**src/rtl/event_framer_if.sv**
```systemverilog
// -----------------------------------------------------------------------------
// event_framer_if
//   Byte stream from the event framer to the SPI readout.
//
//   Handshake: a byte transfers on every rising edge where out_valid and
//   out_ready are both high. Once out_valid is raised, out_data, out_last and
//   out_valid stay constant until that transfer happens. out_ready may be driven
//   freely, and the producer never waits for out_ready before raising
//   out_valid.
//
//   Signals:
//     out_data   producer -> consumer  current frame byte
//     out_valid  producer -> consumer  out_data holds a byte
//     out_last   producer -> consumer  high with the closing 0x7D byte
//     out_ready  consumer -> producer  consumer takes the byte this edge
// -----------------------------------------------------------------------------
interface event_framer_if;
  logic [7:0] out_data;
  logic       out_valid;
  logic       out_last;
  logic       out_ready;

  modport master (output out_data, output out_valid, output out_last, input out_ready);
  modport slave  (input out_data, input out_valid, input out_last, output out_ready);
endinterface

```
**src/rtl/event_framer.sv**
```systemverilog
// -----------------------------------------------------------------------------
// event_framer
//   Captures {trigger ID, cycle timestamp, comparator channels, drop count} on
//   each trigger pulse, buffers up to DEPTH records in a FIFO and streams each
//   one as a byte frame: 0x7E, ID, timestamp, channels, drop byte, 0x7D
//   (MSB first within every field).
//
//   Optional feature: define OPENTRIG_DROP_COUNT_EN to fill the drop byte with
//   an 8-bit saturating count of triggers dropped since the last accepted one.
//   Without it the drop byte is always 0x00.
//
//   Ports:
//     sampling_clk  in   sole clock, rising edge
//     reset         in   synchronous, active-high
//     trig_pulse    in   one-cycle trigger strobe
//     trig_id       in   trigger ID sampled with trig_pulse
//     ch_in         in   comparator states sampled with trig_pulse
//     ts_clear      in   zero the timestamp counter at the next edge
//     out_if        bus  byte stream (master side)
//     interrupt     out  active low while any frame is pending
//     fifo_level    out  frames held in the FIFO
//     overflow      out  sticky, set when a trigger is dropped
//     dbg_state_o   out  emitter FSM state (0 idle, 1 load, 2 send)
// -----------------------------------------------------------------------------
module event_framer #(
  parameter int CHANNELS = 24,
  parameter int DEPTH    = 4,
  parameter int ID_WIDTH = 16,
  parameter int TS_WIDTH = 48
) (
  input  logic                       sampling_clk,
  input  logic                       reset,
  input  logic                       trig_pulse,
  input  logic [ID_WIDTH-1:0]        trig_id,
  input  logic [CHANNELS-1:0]        ch_in,
  input  logic                       ts_clear,
  event_framer_if.master             out_if,
  output logic                       interrupt,
  output logic [$clog2(DEPTH):0]     fifo_level,
  output logic                       overflow,
  output logic [1:0]                 dbg_state_o
);

  localparam int CH_BYTES = (CHANNELS + 7) / 8;
  localparam int NB       = 3 + ID_WIDTH / 8 + TS_WIDTH / 8 + CH_BYTES;
  localparam int REC_W    = ID_WIDTH + TS_WIDTH + CH_BYTES * 8 + 8;
  localparam int FRAME_W  = NB * 8;
  localparam int PTR_W    = $clog2(DEPTH);
  localparam int LVL_W    = $clog2(DEPTH) + 1;
  localparam int IDX_W    = $clog2(NB);

  typedef enum logic [1:0] {S_IDLE = 2'd0, S_LOAD = 2'd1, S_SEND = 2'd2} state_e;

  state_e               state_q, state_d;
  logic [TS_WIDTH-1:0]  ts_q, ts_d;
  logic [LVL_W-1:0]     count_q, count_d;
  logic [PTR_W-1:0]     wr_ptr_q, rd_ptr_q;
  logic [FRAME_W-1:0]   shreg_q, shreg_d;
  logic [IDX_W-1:0]     idx_q, idx_d;
  logic                 overflow_q;
  logic [REC_W-1:0]     mem_q [DEPTH];

  logic [CH_BYTES*8-1:0] ch_pad;
  logic [7:0]            drop_byte;
  logic [REC_W-1:0]      rec;
  logic                  push;
  logic                  pop;

  // Fullness is judged on the registered level, so a pop in the same cycle
  // never makes room for a trigger that arrives while full.
  assign push = trig_pulse && (count_q < LVL_W'(DEPTH));
  assign pop  = (state_q == S_LOAD);

  always_comb begin
    ch_pad = '0;
    ch_pad[CHANNELS-1:0] = ch_in;
  end

`ifdef OPENTRIG_DROP_COUNT_EN
  logic [7:0] drop_cnt_q, drop_cnt_d;

  // Counts drops since the last accepted trigger; the accepted record carries
  // the value seen before it and the count restarts.
  always_comb begin
    drop_cnt_d = drop_cnt_q;
    if (push) begin
      drop_cnt_d = 8'h00;
    end else if (trig_pulse && (drop_cnt_q != 8'hFF)) begin
      drop_cnt_d = drop_cnt_q + 8'd1;
    end
  end

  always_ff @(posedge sampling_clk) begin
    if (reset) begin
      drop_cnt_q <= 8'h00;
    end else begin
      drop_cnt_q <= drop_cnt_d;
    end
  end

  assign drop_byte = drop_cnt_q;
`else
  assign drop_byte = 8'h00;
`endif

  // The record takes the pre-clear timestamp when ts_clear coincides.
  assign rec  = {trig_id, ts_q, ch_pad, drop_byte};
  assign ts_d = ts_clear ? '0 : ts_q + TS_WIDTH'(1);

  always_comb begin
    count_d = count_q;
    case ({push, pop})
      2'b10:   count_d = count_q + LVL_W'(1);
      2'b01:   count_d = count_q - LVL_W'(1);
      default: count_d = count_q;
    endcase
  end

  // Emitter: IDLE waits for a record, LOAD pops it into the shift register
  // wrapped in its delimiters, SEND presents the top byte and shifts on each
  // accepted byte.
  always_comb begin
    state_d          = state_q;
    shreg_d          = shreg_q;
    idx_d            = idx_q;
    out_if.out_valid = 1'b0;
    out_if.out_last  = 1'b0;
    out_if.out_data  = 8'h00;
    case (state_q)
      S_IDLE: begin
        if (count_q != '0) begin
          state_d = S_LOAD;
        end
      end
      S_LOAD: begin
        shreg_d = {8'h7E, mem_q[rd_ptr_q], 8'h7D};
        idx_d   = '0;
        state_d = S_SEND;
      end
      S_SEND: begin
        out_if.out_valid = 1'b1;
        out_if.out_data  = shreg_q[FRAME_W-1 -: 8];
        out_if.out_last  = (idx_q == IDX_W'(NB - 1));
        if (out_if.out_ready) begin
          shreg_d = shreg_q << 8;
          idx_d   = idx_q + IDX_W'(1);
          if (idx_q == IDX_W'(NB - 1)) begin
            state_d = S_IDLE;
          end
        end
      end
      default: state_d = S_IDLE;
    endcase
  end

  always_ff @(posedge sampling_clk) begin
    if (push) begin
      mem_q[wr_ptr_q] <= rec;
    end
  end

  always_ff @(posedge sampling_clk) begin
    if (reset) begin
      state_q    <= S_IDLE;
      ts_q       <= '0;
      count_q    <= '0;
      wr_ptr_q   <= '0;
      rd_ptr_q   <= '0;
      shreg_q    <= '0;
      idx_q      <= '0;
      overflow_q <= 1'b0;
    end else begin
      state_q    <= state_d;
      ts_q       <= ts_d;
      count_q    <= count_d;
      shreg_q    <= shreg_d;
      idx_q      <= idx_d;
      overflow_q <= overflow_q | (trig_pulse & ~push);
      if (push) begin
        wr_ptr_q <= wr_ptr_q + PTR_W'(1);
      end
      if (pop) begin
        rd_ptr_q <= rd_ptr_q + PTR_W'(1);
      end
    end
  end

  assign fifo_level  = count_q;
  assign overflow    = overflow_q;
  assign interrupt   = !((count_q != '0) || (state_q != S_IDLE));
  assign dbg_state_o = state_q;

endmodule

```
**src/flat_wrapper.sv**
```systemverilog
// flat-port wrapper written by rule: the top's interface ports become plain ports
module event_framer_flat 
#(
  parameter int CHANNELS = 24,
  parameter int DEPTH    = 4,
  parameter int ID_WIDTH = 16,
  parameter int TS_WIDTH = 48
)
  (sampling_clk, reset, trig_pulse, trig_id, ch_in, ts_clear, interrupt, fifo_level, overflow, dbg_state_o, out_if_out_data, out_if_out_valid, out_if_out_last, out_if_out_ready);
  event_framer_if out_if_i ();
  input  logic sampling_clk;
  input  logic reset;
  input  logic trig_pulse;
  input  logic [ID_WIDTH-1:0] trig_id;
  input  logic [CHANNELS-1:0] ch_in;
  input  logic ts_clear;
  output logic interrupt;
  output logic [$clog2(DEPTH):0] fifo_level;
  output logic overflow;
  output logic [1:0] dbg_state_o;
  output wire logic [$bits(out_if_i.out_data)-1:0] out_if_out_data;
  output wire logic [$bits(out_if_i.out_valid)-1:0] out_if_out_valid;
  output wire logic [$bits(out_if_i.out_last)-1:0] out_if_out_last;
  input wire logic [$bits(out_if_i.out_ready)-1:0] out_if_out_ready;
  assign out_if_out_data = out_if_i.out_data;
  assign out_if_out_valid = out_if_i.out_valid;
  assign out_if_out_last = out_if_i.out_last;
  assign out_if_i.out_ready = out_if_out_ready;
  event_framer #(.CHANNELS(CHANNELS), .DEPTH(DEPTH), .ID_WIDTH(ID_WIDTH), .TS_WIDTH(TS_WIDTH)) u_core (.sampling_clk(sampling_clk), .reset(reset), .trig_pulse(trig_pulse), .trig_id(trig_id), .ch_in(ch_in), .ts_clear(ts_clear), .out_if(out_if_i), .interrupt(interrupt), .fifo_level(fifo_level), .overflow(overflow), .dbg_state_o(dbg_state_o));
endmodule
```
——
Copy here each line of the preceding records with "consumer" in it.

Your solution:
//     out_data   producer -> consumer  current frame byte
//     out_valid  producer -> consumer  out_data holds a byte
//     out_last   producer -> consumer  high with the closing 0x7D byte
//     out_ready  consumer -> producer  consumer takes the byte this edge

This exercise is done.